▶ [Directions for this task] Please report every line in the entries that contains the string "wptr".

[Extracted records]
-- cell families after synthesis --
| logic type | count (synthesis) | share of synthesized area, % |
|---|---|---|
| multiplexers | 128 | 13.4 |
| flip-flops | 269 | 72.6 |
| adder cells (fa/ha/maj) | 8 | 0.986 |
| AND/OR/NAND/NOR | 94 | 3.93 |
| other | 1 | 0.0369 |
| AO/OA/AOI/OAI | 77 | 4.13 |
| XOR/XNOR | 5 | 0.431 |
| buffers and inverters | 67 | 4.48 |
**src/rtl/rv32i_fetch_queue_pkg.sv**
```systemverilog
// rv32i_fetch_queue_pkg: shared FSM encodings and default boot pc for the fetch queue slice.
package rv32i_fetch_queue_pkg;

    typedef enum logic {
        S_BOOT = 1'b0,
        S_RUN  = 1'b1
    } state_t;

    localparam logic [31:0] DEFAULT_RESET_PC = 32'h0000_0000;

endpackage

```
**src/rtl/rv32i_sync_fifo.sv**
```systemverilog
// rv32i_sync_fifo: power-of-two synchronous FIFO with flush; head entry is registered storage.
module rv32i_sync_fifo #(
    parameter  int WIDTH = 64,
    parameter  int DEPTH = 4,
    localparam int AW    = $clog2(DEPTH),
    localparam int CW    = AW + 1
) (
    input  logic             clk_i,
    input  logic             rst_ni,
    input  logic             push,
    input  logic             pop,
    input  logic             flush,
    input  logic [WIDTH-1:0] wdata,
    output logic [WIDTH-1:0] rdata,
    output logic [CW-1:0]    count
);

    logic [WIDTH-1:0] mem [DEPTH];
    logic [AW-1:0]    wptr, rptr;
    logic             do_push, do_pop;

    // Flush overrides both push and pop; popping an empty queue is a no-op.
    assign do_push = push & ~flush;
    assign do_pop  = pop & ~flush & (count != '0);
    assign rdata   = mem[rptr];

    always_ff @(posedge clk_i or negedge rst_ni) begin
        if (!rst_ni) begin
            wptr  <= '0;
            rptr  <= '0;
            count <= '0;
        end else if (flush) begin
            wptr  <= '0;
            rptr  <= '0;
            count <= '0;
        end else begin
            if (do_push) wptr <= wptr + 1'b1;
            if (do_pop) rptr <= rptr + 1'b1;
            count <= count + CW'(do_push) - CW'(do_pop);
        end
    end

    always_ff @(posedge clk_i) begin
        if (do_push) mem[wptr] <= wdata;
    end

    assert property (@(posedge clk_i) disable iff (!rst_ni) !(do_push && count == CW'(DEPTH)));

endmodule

```
**src/rtl/rv32i_fetch_queue.sv**
```systemverilog
// rv32i_fetch_queue: consumer side of the prefetch interface; boot/redirect FSM, credit-based
// fetch issue and a small {pc, instr} FIFO presented to decode via valid/ready.
module rv32i_fetch_queue
    import rv32i_fetch_queue_pkg::*;
#(
    parameter  int              XLEN     = 32,
    parameter  int              ILEN     = 32,
    parameter  int              DEPTH    = 4,
    parameter  logic [XLEN-1:0] RESET_PC = XLEN'(DEFAULT_RESET_PC),
    localparam int              CW       = $clog2(DEPTH) + 1
) (
    input  logic            clk_i,
    input  logic            rst_ni,
    output logic            advance_o,
    output logic            pc_write_o,
    output logic [XLEN-1:0] pc_target_o,
    input  logic [XLEN-1:0] fetch_pc_i,
    input  logic [ILEN-1:0] fetch_instr_i,
    input  logic            redirect_i,
    input  logic [XLEN-1:0] redirect_pc_i,
    output logic            instr_valid_o,
    input  logic            instr_ready_i,
    output logic [ILEN-1:0] instr_o,
    output logic [XLEN-1:0] pc_o,
    output logic [CW-1:0]   count_o
);

    state_t                 state_q, state_d;
    logic                   inflight_q, keep_q;
    logic                   boot, credit, push;
    logic [XLEN+ILEN-1:0]   head;

    assign boot = state_q == S_BOOT;
    // Credit counts in-flight fetches so the queue can never overflow without looking at ready.
    assign credit = ({1'b0, count_o} + (CW + 1)'(inflight_q)) < (CW + 1)'(DEPTH);

    always_comb begin
        state_d     = boot ? S_RUN : state_q;
        pc_write_o  = rst_ni & (boot | redirect_i);
        advance_o   = rst_ni & (boot | redirect_i | credit);
        pc_target_o = (boot & ~redirect_i) ? RESET_PC : redirect_pc_i;
    end

    always_ff @(posedge clk_i or negedge rst_ni) begin
        if (!rst_ni) begin
            state_q    <= S_BOOT;
            inflight_q <= 1'b0;
            keep_q     <= 1'b0;
        end else begin
            state_q    <= state_d;
            inflight_q <= advance_o;
            keep_q     <= advance_o;
        end
    end

    // An arrival coinciding with a redirect belongs to the old stream and is dropped.
    assign push = inflight_q & keep_q & ~redirect_i;

    rv32i_sync_fifo #(
        .WIDTH(XLEN + ILEN),
        .DEPTH(DEPTH)
    ) u_fifo (
        .clk_i (clk_i),
        .rst_ni(rst_ni),
        .push  (push),
        .pop   (instr_ready_i),
        .flush (redirect_i),
        .wdata ({fetch_pc_i, fetch_instr_i}),
        .rdata (head),
        .count (count_o)
    );

    assign instr_valid_o   = count_o != '0;
    assign {pc_o, instr_o} = head;

endmodule

```
File: config.mk
export PLATFORM = sky130hd
export DESIGN_NAME = seven_segment_sink
export DESIGN_NICKNAME = d
export VERILOG_FILES = /design/src/rtl/seven_segment_pkg.sv /design/src/rtl/stream_sink_reg.sv /design/src/rtl/seven_segment_sink.sv
export SDC_FILE = /design/constraint.sdc
export NUM_CORES = 1
export LEC_CHECK = 0
export BUFFER_PORTS_ARGS = -buffer_cell sky130_fd_sc_hd__buf_2
export CORE_MARGIN = 1
export CORE_UTILIZATION = 50
export CTS_CLUSTER_SIZE = 20
export DETAILED_ROUTE_END_ITERATION = 7
export PLACE_DENSITY = 0.77
export SYNTH_ARGS = -nofsm -noshare
export SYNTH_HDL_FRONTEND = slang
export SYNTH_SLANG_ARGS = --single-unit
File: constraint.sdc
create_clock -name clk -period 3 [get_ports clk]
set_input_delay 0.15 -clock clk [delete_from_list [all_inputs] [get_ports clk]]
set_output_delay 0.15 -clock clk [all_outputs]
set_load 0.005 [all_outputs]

▶ [Result of this exercise]
    logic [AW-1:0]    wptr, rptr;
            wptr  <= '0;
            wptr  <= '0;
            if (do_push) wptr <= wptr + 1'b1;
        if (do_push) mem[wptr] <= wdata;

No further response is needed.